*PROBLEM*: For each line of the listing below that contains the string "iTRIGGER", copy the line.
--------------------
==> src/rtl/fifo_to_sdram_packer.sv <==
// Drains a byte FIFO, packs DATA_W/BYTE_W bytes per SDRAM word and writes consecutive
// image slots over Avalon-MM single-word writes.
module fifo_to_sdram_packer #(
    parameter int DATA_W   = 16,
    parameter int BYTE_W   = 8,
    parameter int ADDR_W   = 25,
    parameter int IMG_BITS = 19,
    parameter int ID_W     = 6,
    parameter int NUM_W    = 7
) (
    input  logic                   iCLK,
    input  logic                   iRST,
    fifo_to_sdram_packer_if.master bus
);
    localparam int R     = DATA_W / BYTE_W;
    localparam int CNT_W = $clog2(R + 1);
    localparam int WW    = NUM_W + IMG_BITS;
    localparam logic [CNT_W-1:0] R_C    = CNT_W'(R);
    localparam logic [CNT_W-1:0] LAST_C = CNT_W'(R - 1);

    typedef enum logic [2:0] {S_IDLE, S_WAIT_SLAVE, S_FETCH, S_WRITE, S_DONE} state_t;

    state_t              state_q;
    logic [NUM_W-1:0]    left_q;
    logic [ID_W-1:0]     id_q;
    logic [IMG_BITS-1:0] offset_q;
    logic                order_q;
    logic                abort_pend_q;
    logic [CNT_W-1:0]    req_cnt_q;
    logic [CNT_W-1:0]    rcv_cnt_q;
    logic                rd_pend_q;
    logic [DATA_W-1:0]   pack_q;
    logic [DATA_W-1:0]   pack_d;
    logic                wr_req_q;
    logic [DATA_W-1:0]   wr_data_q;
    logic [ADDR_W-1:0]   wr_addr_q;
    logic [WW-1:0]       words_q;
    logic                done_q;

    logic rd_req, rx_valid, word_full, offset_wrap, last_word;

    // Read strobe follows EMPTY combinationally so a non-empty FIFO streams one byte per cycle.
    assign rd_req      = (state_q == S_FETCH) & ~bus.iFIFO_RD_EMPTY & (req_cnt_q < R_C);
    assign rx_valid    = (state_q == S_FETCH) & rd_pend_q;
    assign word_full   = rx_valid & (rcv_cnt_q == LAST_C);
    assign offset_wrap = &offset_q;
    assign last_word   = offset_wrap & (left_q == NUM_W'(1));

    // Lane k (arrival order) lands in chunk R-1-k for MSB-first, chunk k for LSB-first.
    genvar gi;
    generate
        for (gi = 0; gi < R; gi++) begin : g_lane
            localparam logic [CNT_W-1:0] MSB_IDX = CNT_W'(R - 1 - gi);
            localparam logic [CNT_W-1:0] LSB_IDX = CNT_W'(gi);
            logic hit;
            assign hit = rx_valid & (rcv_cnt_q == (order_q ? LSB_IDX : MSB_IDX));
            assign pack_d[gi*BYTE_W +: BYTE_W] = hit ? bus.iFIFO_RD_DATA
                                                     : pack_q[gi*BYTE_W +: BYTE_W];
        end
    endgenerate

    always_ff @(posedge iCLK or posedge iRST) begin
        if (iRST) begin
            state_q      <= S_IDLE;
            left_q       <= '0;
            id_q         <= '0;
            offset_q     <= '0;
            order_q      <= 1'b0;
            abort_pend_q <= 1'b0;
            req_cnt_q    <= '0;
            rcv_cnt_q    <= '0;
            rd_pend_q    <= 1'b0;
            pack_q       <= '0;
            wr_req_q     <= 1'b0;
            wr_data_q    <= '0;
            wr_addr_q    <= '0;
            words_q      <= '0;
            done_q       <= 1'b1;
        end else begin
            rd_pend_q <= rd_req;
            case (state_q)
                S_IDLE: begin
                    if (bus.iTRIGGER) begin
                        left_q       <= bus.iNUM_IMAGES;
                        id_q         <= bus.iID_OF_STARTING_IMAGE;
                        order_q      <= bus.iBYTE_ORDER;
                        offset_q     <= '0;
                        abort_pend_q <= 1'b0;
                        words_q      <= '0;
                        req_cnt_q    <= '0;
                        rcv_cnt_q    <= '0;
                        if (bus.iNUM_IMAGES == '0) begin
                            state_q <= S_DONE;
                        end else begin
                            state_q <= S_WAIT_SLAVE;
                            done_q  <= 1'b0;
                        end
                    end
                end
                S_WAIT_SLAVE: begin
                    if (bus.iABORT) begin
                        state_q <= S_DONE;
                        done_q  <= 1'b1;
                    end else if (!bus.iWAIT_REQUEST) begin
                        state_q <= S_FETCH;
                    end
                end
                S_FETCH: begin
                    if (bus.iABORT) begin
                        // Partial word is dropped; an in-flight byte arrives in DONE and is ignored.
                        state_q   <= S_DONE;
                        done_q    <= 1'b1;
                        req_cnt_q <= '0;
                        rcv_cnt_q <= '0;
                    end else begin
                        if (rd_req)
                            req_cnt_q <= req_cnt_q + CNT_W'(1);
                        if (rx_valid) begin
                            rcv_cnt_q <= rcv_cnt_q + CNT_W'(1);
                            pack_q    <= pack_d;
                        end
                        if (word_full) begin
                            wr_data_q <= pack_d;
                            wr_addr_q <= ADDR_W'({id_q, offset_q});
                            wr_req_q  <= 1'b1;
                            req_cnt_q <= '0;
                            rcv_cnt_q <= '0;
                            state_q   <= S_WRITE;
                        end
                    end
                end
                S_WRITE: begin
                    if (bus.iABORT)
                        abort_pend_q <= 1'b1;
                    if (!bus.iWAIT_REQUEST) begin
                        wr_req_q <= 1'b0;
                        words_q  <= words_q + WW'(1);
                        offset_q <= offset_q + IMG_BITS'(1);
                        if (offset_wrap) begin
                            id_q   <= id_q + ID_W'(1);
                            left_q <= left_q - NUM_W'(1);
                        end
                        if (last_word || abort_pend_q || bus.iABORT) begin
                            state_q <= S_DONE;
                            done_q  <= 1'b1;
                        end else begin
                            state_q <= S_FETCH;
                        end
                    end
                end
                S_DONE: begin
                    if (!bus.iTRIGGER)
                        state_q <= S_IDLE;
                end
                default: begin
                    state_q <= S_IDLE;
                    done_q  <= 1'b1;
                end
            endcase
        end
    end

    assign bus.oWR_REQ        = wr_req_q;
    assign bus.oWR_DATA       = wr_data_q;
    assign bus.oWR_ADDR       = wr_addr_q;
    assign bus.oDONE          = done_q;
    assign bus.oBUSY          = ~done_q;
    assign bus.oWORDS_WRITTEN = words_q;
    assign bus.oFIFO_RD_CLK   = iCLK;
    assign bus.oFIFO_RD_REQ   = rd_req;
endmodule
--------------------
*YOUR SOLUTION*:
                    if (bus.iTRIGGER) begin
                    if (!bus.iTRIGGER)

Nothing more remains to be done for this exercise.